Exercise aim:
In the listing that follows, the range to quote begins at the line that has "export CELL_PAD_IN_SITES_DETAIL_PLACEMENT = 1" and ends after the line that has "export SYNTH_HIERARCHICAL = 1"; quote it verbatim and add nothing.

*** Opening Materials provided ***

==> config.mk <==
export PLATFORM = sky130hd
export DESIGN_NAME = us_packer_top
export DESIGN_NICKNAME = d
export VERILOG_FILES = /design/src/hw/us_pkg.sv /design/src/hw/us_cmd_regs.sv /design/src/hw/us_discovery_gen.sv /design/src/hw/us_frame_packer.sv /design/src/hw/us_packer_top.sv
export VERILOG_INCLUDE_DIRS = /design/src /design/src/hw
export SDC_FILE = /design/constraint.sdc
export NUM_CORES = 1
export LEC_CHECK = 0
export BUFFER_PORTS_ARGS = -buffer_cell sky130_fd_sc_hd__buf_2
export CAP_MARGIN = 0
export CELL_PAD_IN_SITES_DETAIL_PLACEMENT = 1
export CELL_PAD_IN_SITES_GLOBAL_PLACEMENT = 1
export CORE_AREA = 3 3 139 141
export CTS_BUF_LIST = sky130_fd_sc_hd__clkbuf_8
export CTS_CLUSTER_DIAMETER = 120
export DETAILED_ROUTE_END_ITERATION = 12
export DIE_AREA = 0 0 142 144
export PLACE_DENSITY_LB_ADDON = 0.12
export SETUP_SLACK_MARGIN = 0.4
export SKIP_CTS_REPAIR_TIMING = 1
export SLEW_MARGIN = 20
export SYNTH_ARGS = -nofsm -noshare
export SYNTH_HDL_FRONTEND = slang
export SYNTH_HIERARCHICAL = 1
export SYNTH_SLANG_ARGS = --single-unit
==> constraint.sdc <==
create_clock -name clk -period 9.08 [get_ports clk]
set_input_delay 1.362 -clock clk [delete_from_list [all_inputs] [get_ports clk]]
set_output_delay 1.362 -clock clk [all_outputs]
set_load 0.05 [all_outputs]
==> src/hw/us_macros.svh <==
// Frame sizes, start thresholds and board identity constants, included by the upstream RTL
`ifndef US_MACROS_SVH
`define US_MACROS_SVH

// Payload lengths in bytes
`define US_DISC_LEN 11'd60
`define US_FRAME_LEN 11'd1032

// Sample FIFO words needed before an EP6 frame may start
`define US_FILL_THRESHOLD 11'd333

// Firmware version reported in discovery
`define US_VERSION_MAJOR 8'd73
`define US_VERSION_MINOR 8'd2

`define US_BOARD 6'd5
`define US_NR 8'd8

// Bandscope width code, see protocol wiki
`define US_BANDSCOPE_BITS 2'b01

`endif

==> src/hw/us_pkg.sv <==
// Shared types for the upstream packer: host command word, sample and bandscope streams, identity
package us_pkg;

  // Address 0 view of a host command word
  typedef struct packed {
    logic [5:0]  rsvd_hi;
    logic [1:0]  speed;      // 48/96/192/384 kHz
    logic [15:0] rsvd_mid;
    logic [4:0]  nr_m1;      // Receivers minus one
    logic [2:0]  rsvd_lo;
  } us_rx_cfg_t;

  // Address 9 view
  typedef struct packed {
    logic [7:0]  rsvd_hi;
    logic        vna;
    logic [22:0] rsvd_lo;
  } us_vna_cfg_t;

  typedef union packed {
    us_rx_cfg_t  rx_cfg;
    us_vna_cfg_t vna_cfg;
  } us_cmd_u;

  typedef struct packed {
    logic [5:0] addr;
    us_cmd_u    data;
    logic       rqst;
  } us_cmd_t;

  typedef struct packed {
    logic [23:0] tdata;
    logic        tlast;      // Last receiver of a round
    logic        tvalid;
    logic [1:0]  tuser;
    logic [10:0] tlength;    // FIFO fill level in words
  } us_sample_t;

  typedef struct packed {
    logic [11:0] tdata;
    logic        tvalid;
  } us_bs_t;

  typedef struct packed {
    logic [47:0] mac;
    logic [31:0] static_ip;
    logic [15:0] alt_mac;
    logic [7:0]  eeprom_config;
    logic        idhermeslite;
  } us_ident_t;

  typedef struct packed {
    logic [6:0] bs_interval; // EP6 frames per EP4 frame
    logic       vna;
  } us_cfg_t;

endpackage

==> src/hw/us_cmd_regs.sv <==
// Host command decoder, keeps the wideband frame interval and VNA mode for the packer
`timescale 1ns/10ps

module us_cmd_regs (
  input  logic            clk,
  input  logic            rst_n,
  input  us_pkg::us_cmd_t cmd,
  output us_pkg::us_cfg_t cfg
);

  logic [6:0] rx_count;

  assign rx_count = {2'b00, cmd.data.rx_cfg.nr_m1} + 7'd1;

  always_ff @(posedge clk) begin
    if (!rst_n) begin
      cfg.bs_interval <= 7'd1;
      cfg.vna         <= 1'b0;
    end else if (cmd.rqst) begin
      case (cmd.addr)
        6'h00: begin
          // More receivers or higher speed means fewer wideband frames
          cfg.bs_interval <= rx_count << cmd.data.rx_cfg.speed;
        end
        6'h09: begin
          cfg.vna <= cmd.data.vna_cfg.vna;
        end
        default: begin
        end
      endcase
    end
  end

endmodule

==> src/hw/us_discovery_gen.sv <==
// Discovery reply lookup, maps a byte index of the 60-byte reply to its content
`timescale 1ns/10ps
`include "us_macros.svh"

module us_discovery_gen (
  input  logic [5:0]        disc_index,
  input  logic              run,
  input  us_pkg::us_ident_t ident,
  output logic [7:0]        disc_byte
);

  localparam logic [7:0] BOARD_BYTE = {`US_BANDSCOPE_BITS, `US_BOARD};

  always_comb begin
    case (disc_index)
      6'd0:  disc_byte = 8'hef;
      6'd1:  disc_byte = 8'hfe;
      6'd2:  disc_byte = run ? 8'h03 : 8'h02;  // Busy vs idle
      6'd3:  disc_byte = ident.mac[47:40];
      6'd4:  disc_byte = ident.mac[39:32];
      6'd5:  disc_byte = ident.mac[31:24];
      6'd6:  disc_byte = ident.mac[23:16];
      6'd7:  disc_byte = ident.mac[15:8];
      6'd8:  disc_byte = ident.mac[7:0];
      6'd9:  disc_byte = `US_VERSION_MAJOR;
      6'd10: disc_byte = {ident.eeprom_config[7:5], 5'b00000};
      6'd11: disc_byte = 8'h00;
      6'd12: disc_byte = ident.static_ip[31:24];
      6'd13: disc_byte = ident.static_ip[23:16];
      6'd14: disc_byte = ident.static_ip[15:8];
      6'd15: disc_byte = ident.static_ip[7:0];
      6'd16: disc_byte = ident.alt_mac[15:8];
      6'd17: disc_byte = ident.alt_mac[7:0];
      6'd18: disc_byte = `US_NR;
      6'd19: disc_byte = BOARD_BYTE;
      6'd20: disc_byte = `US_VERSION_MINOR;
      default: begin
        // Filler also tells the host which board family answered
        disc_byte = ident.idhermeslite ? 8'h06 : 8'h01;
      end
    endcase
  end

endmodule

==> src/hw/us_frame_packer.sv <==
// Upstream frame sequencer, streams discovery, EP6 and EP4 payloads to the UDP transmitter
`timescale 1ns/10ps
`include "us_macros.svh"

module us_frame_packer (
  input  logic               clk,
  input  logic               rst_n,
  input  logic               run,
  input  logic               have_ip,
  input  logic               wide_spectrum,
  input  logic               discovery,
  input  us_pkg::us_cfg_t    cfg,
  input  us_pkg::us_sample_t samples,
  output logic               us_tready,
  input  us_pkg::us_bs_t     bs,
  output logic               bs_tready,
  input  logic [39:0]        resp,
  output logic               resp_rqst,
  output logic               watchdog_up,
  output logic [5:0]         disc_index,
  input  logic [7:0]         disc_byte,
  input  logic               udp_tx_enable,
  output logic               udp_tx_request,
  output logic [7:0]         udp_tx_data,
  output logic [10:0]        udp_tx_length
);

  // State names the byte presented in that cycle
  localparam logic [3:0] S_IDLE      = 4'd0;
  localparam logic [3:0] S_REQ       = 4'd1;
  localparam logic [3:0] S_DISC      = 4'd2;
  localparam logic [3:0] S_HDR       = 4'd3;
  localparam logic [3:0] S_SYNC_RESP = 4'd4;
  localparam logic [3:0] S_RX2       = 4'd5;
  localparam logic [3:0] S_RX1       = 4'd6;
  localparam logic [3:0] S_RX0       = 4'd7;
  localparam logic [3:0] S_MIC1      = 4'd8;
  localparam logic [3:0] S_MIC0      = 4'd9;
  localparam logic [3:0] S_PAD       = 4'd10;
  localparam logic [3:0] S_WIDE_LO   = 4'd11;
  localparam logic [3:0] S_WIDE_HI   = 4'd12;

  localparam logic [1:0] K_DISC = 2'd0;
  localparam logic [1:0] K_EP6  = 2'd1;
  localparam logic [1:0] K_EP4  = 2'd2;

  logic [3:0]  state;
  logic [1:0]  kind;
  logic [10:0] byte_no;      // Bytes left after the current one
  logic [19:0] ep6_seq;
  logic [19:0] ep4_seq;
  logic [19:0] hdr_seq;
  logic [6:0]  bs_cnt;
  logic [6:0]  round_bytes;
  logic        mic_bit;

  logic        streaming;
  logic        ep6_go;
  logic        bs_due;
  logic        hdr_last;
  logic        sub_end;
  logic [3:0]  sub_next;

  assign streaming = (state != S_IDLE) && (state != S_REQ);
  assign ep6_go    = samples.tvalid && have_ip && run &&
                     (samples.tlength > `US_FILL_THRESHOLD);
  assign bs_due    = bs.tvalid && (bs_cnt == 7'd0);
  assign hdr_last  = (state == S_HDR) && (byte_no[2:0] == 3'd0);
  assign sub_end   = (byte_no[8:0] == 9'd0);
  assign sub_next  = byte_no[9] ? S_SYNC_RESP : S_IDLE;  // Second half or done
  assign hdr_seq   = (kind == K_EP4) ? ep4_seq : ep6_seq;

  assign disc_index = 6'(`US_DISC_LEN - 11'd1) - byte_no[5:0];

  always_ff @(posedge clk) begin
    if (!rst_n) begin
      state         <= S_IDLE;
      kind          <= K_DISC;
      byte_no       <= '0;
      udp_tx_length <= '0;
      bs_cnt        <= 7'd1;
      round_bytes   <= '0;
      mic_bit       <= 1'b0;
      resp_rqst     <= 1'b0;
      watchdog_up   <= 1'b0;
    end else begin
      if (streaming) byte_no <= byte_no - 11'd1;

      case (state)
        S_IDLE: begin
          if (discovery) begin
            kind          <= K_DISC;
            udp_tx_length <= `US_DISC_LEN;
            state         <= S_REQ;
          end else if (ep6_go) begin
            kind          <= K_EP6;
            udp_tx_length <= `US_FRAME_LEN;
            state         <= S_REQ;
          end else if (bs_due) begin
            bs_cnt      <= cfg.bs_interval;
            watchdog_up <= ~watchdog_up;  // Heartbeat even with wideband off
            if (wide_spectrum) begin
              kind          <= K_EP4;
              udp_tx_length <= `US_FRAME_LEN;
              state         <= S_REQ;
            end
          end
        end

        S_REQ: begin
          if (udp_tx_enable) begin
            byte_no <= udp_tx_length - 11'd1;
            state   <= (kind == K_DISC) ? S_DISC : S_HDR;
          end
        end

        S_DISC: begin
          if (byte_no == 11'd0) state <= S_IDLE;
        end

        S_HDR: begin
          if (hdr_last) begin
            if (kind == K_EP4) begin
              state <= S_WIDE_LO;
            end else begin
              if (bs_cnt != 7'd0) bs_cnt <= bs_cnt - 7'd1;
              state <= S_SYNC_RESP;
            end
          end
        end

        S_SYNC_RESP: begin
          round_bytes <= '0;
          if (byte_no[8:0] == 9'd504) begin
            resp_rqst <= ~resp_rqst;  // Ask for the next response word
            state     <= S_RX2;
          end
        end

        S_RX2: begin
          round_bytes <= round_bytes + 7'd1;
          if (round_bytes == 7'd0) mic_bit <= samples.tuser[0];
          state <= sub_end ? sub_next : S_RX1;
        end

        S_RX1: begin
          round_bytes <= round_bytes + 7'd1;
          state       <= sub_end ? sub_next : S_RX0;
        end

        S_RX0: begin
          round_bytes <= round_bytes + 7'd1;
          if (sub_end) state <= sub_next;
          else state <= samples.tlast ? S_MIC1 : S_RX2;
        end

        S_MIC1: begin
          round_bytes <= round_bytes + 7'd1;
          state       <= sub_end ? sub_next : S_MIC0;
        end

        S_MIC0: begin
          round_bytes <= '0;
          if (sub_end) begin
            state <= sub_next;
          end else begin
            // Room left for one more full round
            state <= (byte_no[8:0] > {2'b00, round_bytes}) ? S_RX2 : S_PAD;
          end
        end

        S_PAD: begin
          if (sub_end) state <= sub_next;
        end

        S_WIDE_LO: begin
          state <= (byte_no == 11'd0) ? S_IDLE : S_WIDE_HI;
        end

        S_WIDE_HI: begin
          state <= (byte_no == 11'd0) ? S_IDLE : S_WIDE_LO;
        end

        default: state <= S_IDLE;
      endcase
    end
  end

  // Sequence numbers restart whenever the host stops the radio
  always_ff @(posedge clk) begin
    if (!rst_n) begin
      ep6_seq <= '0;
      ep4_seq <= '0;
    end else if (!run) begin
      ep6_seq <= '0;
      ep4_seq <= '0;
    end else if (hdr_last) begin
      if (kind == K_EP4) ep4_seq <= ep4_seq + 20'd1;
      else ep6_seq <= ep6_seq + 20'd1;
    end
  end

  assign udp_tx_request = (state == S_REQ);
  assign us_tready      = (state == S_RX0);      // Low byte goes out
  assign bs_tready      = (state == S_WIDE_HI);

  always_comb begin
    case (state)
      S_DISC: udp_tx_data = disc_byte;
      S_HDR: begin
        case (byte_no[2:0])
          3'd7: udp_tx_data = 8'hef;
          3'd6: udp_tx_data = 8'hfe;
          3'd5: udp_tx_data = 8'h01;
          3'd4: udp_tx_data = (kind == K_EP4) ? 8'h04 : 8'h06;  // Endpoint
          3'd3: udp_tx_data = 8'h00;
          3'd2: udp_tx_data = {4'h0, hdr_seq[19:16]};
          3'd1: udp_tx_data = hdr_seq[15:8];
          default: udp_tx_data = hdr_seq[7:0];
        endcase
      end
      S_SYNC_RESP: begin
        case (byte_no[2:0])
          3'd4: udp_tx_data = resp[39:32];
          3'd3: udp_tx_data = resp[31:24];
          3'd2: udp_tx_data = resp[23:16];
          3'd1: udp_tx_data = resp[15:8];
          3'd0: udp_tx_data = resp[7:0];
          default: udp_tx_data = 8'h7f;  // Sync
        endcase
      end
      S_RX2:     udp_tx_data = samples.tdata[23:16];
      S_RX1:     udp_tx_data = samples.tdata[15:8];
      S_RX0:     udp_tx_data = samples.tdata[7:0];
      S_MIC0:    udp_tx_data = {7'd0, cfg.vna & mic_bit};
      S_WIDE_LO: udp_tx_data = {bs.tdata[3:0], 4'h0};
      S_WIDE_HI: udp_tx_data = bs.tdata[11:4];
      default:   udp_tx_data = 8'h00;
    endcase
  end

endmodule

==> src/hw/us_packer_top.sv <==
// Upstream packer top level, joins command decoder, discovery lookup and frame sequencer
`timescale 1ns/10ps

module us_packer_top (
  input  logic               clk,
  input  logic               rst_n,
  input  us_pkg::us_cmd_t    cmd,
  input  us_pkg::us_sample_t samples,
  input  us_pkg::us_bs_t     bs,
  input  us_pkg::us_ident_t  ident,
  input  logic [39:0]        resp,
  input  logic               run,
  input  logic               have_ip,
  input  logic               wide_spectrum,
  input  logic               discovery,
  input  logic               udp_tx_enable,
  output logic               udp_tx_request,
  output logic [7:0]         udp_tx_data,
  output logic [10:0]        udp_tx_length,
  output logic               us_tready,
  output logic               bs_tready,
  output logic               resp_rqst,
  output logic               watchdog_up
);

  us_pkg::us_cfg_t cfg;
  logic [5:0]      disc_index;
  logic [7:0]      disc_byte;

  us_cmd_regs u_cmd_regs (
    .clk   (clk),
    .rst_n (rst_n),
    .cmd   (cmd),
    .cfg   (cfg)
  );

  us_discovery_gen u_discovery_gen (
    .disc_index (disc_index),
    .run        (run),
    .ident      (ident),
    .disc_byte  (disc_byte)
  );

  us_frame_packer u_frame_packer (
    .clk            (clk),
    .rst_n          (rst_n),
    .run            (run),
    .have_ip        (have_ip),
    .wide_spectrum  (wide_spectrum),
    .discovery      (discovery),
    .cfg            (cfg),
    .samples        (samples),
    .us_tready      (us_tready),
    .bs             (bs),
    .bs_tready      (bs_tready),
    .resp           (resp),
    .resp_rqst      (resp_rqst),
    .watchdog_up    (watchdog_up),
    .disc_index     (disc_index),
    .disc_byte      (disc_byte),
    .udp_tx_enable  (udp_tx_enable),
    .udp_tx_request (udp_tx_request),
    .udp_tx_data    (udp_tx_data),
    .udp_tx_length  (udp_tx_length)
  );

endmodule

* Word level (Yosys, flattened, before mapping)
Cells that the tools add are included.
** Operators by class
- Add/subtract/negate cells :: 8
- Order comparisons :: 2
- Equality and inequality tests :: 55
- Shift operators :: 1
- Multiplexer cells :: 49
- Bitwise gates (word level) :: 6
- Reduce and logical (&&, ||, !) cells :: 34
** Operators with widths (number)
- 8-bit case mux with 21 select lines :: 1
- 11-bit 2-to-1 mux :: 7
- 4-bit 2-to-1 mux :: 19
- 8-bit case mux with 9 select lines :: 1
- 8-bit case mux with 7 select lines :: 1
- 6-bit by 4-bit == test with 1-bit output, second input constant :: 9
- 4-bit case mux with 13 select lines :: 1
- 7-bit 2-to-1 mux :: 6
- 20-bit by 1-bit adder with 20-bit output, second input constant :: 2
- 8-bit case mux with 5 select lines :: 1
- 6-bit by 5-bit == test with 1-bit output, second input constant :: 5
- 7-bit case mux with 2 select lines :: 2
- 6-bit by 3-bit == test with 1-bit output, second input constant :: 4
- 11-bit by 1-bit subtractor with 11-bit output, second input constant :: 2
- 4-bit == test, second input constant :: 5
- 20-bit 2-to-1 mux :: 1
- 4-bit by 3-bit == test with 1-bit output, second input constant :: 4
- 7-bit zero test :: 2
- 2-bit AND reduction :: 7
- 7-bit AND reduction :: 2
- 3-bit == test, second input constant :: 4
- 6-bit by 2-bit == test with 1-bit output, second input constant :: 2
- 6-bit zero test :: 2
- 11-bit by 9-bit > comparator with 1-bit output, second input constant :: 1
- other kinds (37) :: 64
** Word-level totals
- Register bits after elaboration :: 93
- Output and inout port bits :: 24
- Word-level logic and storage cells :: 168

* Depth between registers and ports, before layout
Gate-level depths: netlist (run 1).
- Word-level depth :: 6
- Depth in mapped cells :: 14
- Depth with buffers taken out :: 12

* Modules after synthesis
Netlist (run 1), hierarchy kept.
** Modules (own cells, without submodules)
- us_frame_packer :: instances 1, cells each 700, area each 5253.8 µm², seq. area each 1541.5 µm²
- us_discovery_gen :: instances 1, cells each 148, area each 1124.8 µm², seq. area each 0.0 µm²
- us_cmd_regs :: instances 1, cells each 72, area each 626.9 µm², seq. area each 160.2 µm²

* Worst setup path before layout (run 1)
No wires, ideal clock.
- Kind :: reg2out
- From :: register u_frame_packer.byte_no[2]
- To :: output udp_tx_data[0]
- Data arrival time :: 3.153 ns
- Required time :: 7.718 ns
- Path slack :: 4.565 ns
- Cell stages (with the launch flop) :: 14
- Buffers on the path :: 3
- Cells stage by stage :: dfxtp_1 clkbuf_1 clkbuf_1 nand3_1 xor2_1 buf_6 or2_4 nor4_2 a221oi_1 nand4_1 o41a_1 a222oi_1 nand3_1 a221o_1
** Between the ends
- Longest elaborated chain between the ends :: 4
- Elaborated cells between the ends (all ways) :: 34
** RTL lines
- from (decl) :: RTL line us_frame_packer.sv:49 : logic [10:0] byte_no;
- from (signal assigned) :: RTL line us_frame_packer.sv:87 : if (streaming) byte_no <= byte_no - 11'd1;
- from (signal assigned) :: RTL line us_frame_packer.sv:112 : byte_no <= udp_tx_length - 11'd1;
- 6-bit subtractor * :: RTL line us_frame_packer.sv:73 : assign disc_index = 6'(`US_DISC_LEN - 11'd1) - byte_no[5:0];
- via disc_index[5] :: RTL line us_packer_top.sv:27 : logic [5:0] disc_index;
- 6-bit by 5-bit == test with 1-bit output (tied with other cells) :: RTL line us_discovery_gen.sv:15 : case (disc_index)
- 8-bit case mux with 21 select lines * :: RTL line us_discovery_gen.sv:15
- via disc_byte[0] :: RTL line us_packer_top.sv:28 : logic [7:0] disc_byte;
- 8-bit case mux with 9 select lines * :: RTL line us_frame_packer.sv:208 : case (state)
- to (decl) :: RTL line us_packer_top.sv:18 : output logic [7:0] udp_tx_data,
Mark *: on every way through the listed nets, which the timed path passes. The rest lies on a longest branch.

* Final worst setup path (run 1)
- From :: register u_frame_packer.byte_no[2]
- To :: output udp_tx_data[2]
The elaborated chain is that of the path after synthesis.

*** Closing Materials provided ***

Output below:
export CELL_PAD_IN_SITES_DETAIL_PLACEMENT = 1
export CELL_PAD_IN_SITES_GLOBAL_PLACEMENT = 1
export CORE_AREA = 3 3 139 141
export CTS_BUF_LIST = sky130_fd_sc_hd__clkbuf_8
export CTS_CLUSTER_DIAMETER = 120
export DETAILED_ROUTE_END_ITERATION = 12
export DIE_AREA = 0 0 142 144
export PLACE_DENSITY_LB_ADDON = 0.12
export SETUP_SLACK_MARGIN = 0.4
export SKIP_CTS_REPAIR_TIMING = 1
export SLEW_MARGIN = 20
export SYNTH_ARGS = -nofsm -noshare
export SYNTH_HDL_FRONTEND = slang
export SYNTH_HIERARCHICAL = 1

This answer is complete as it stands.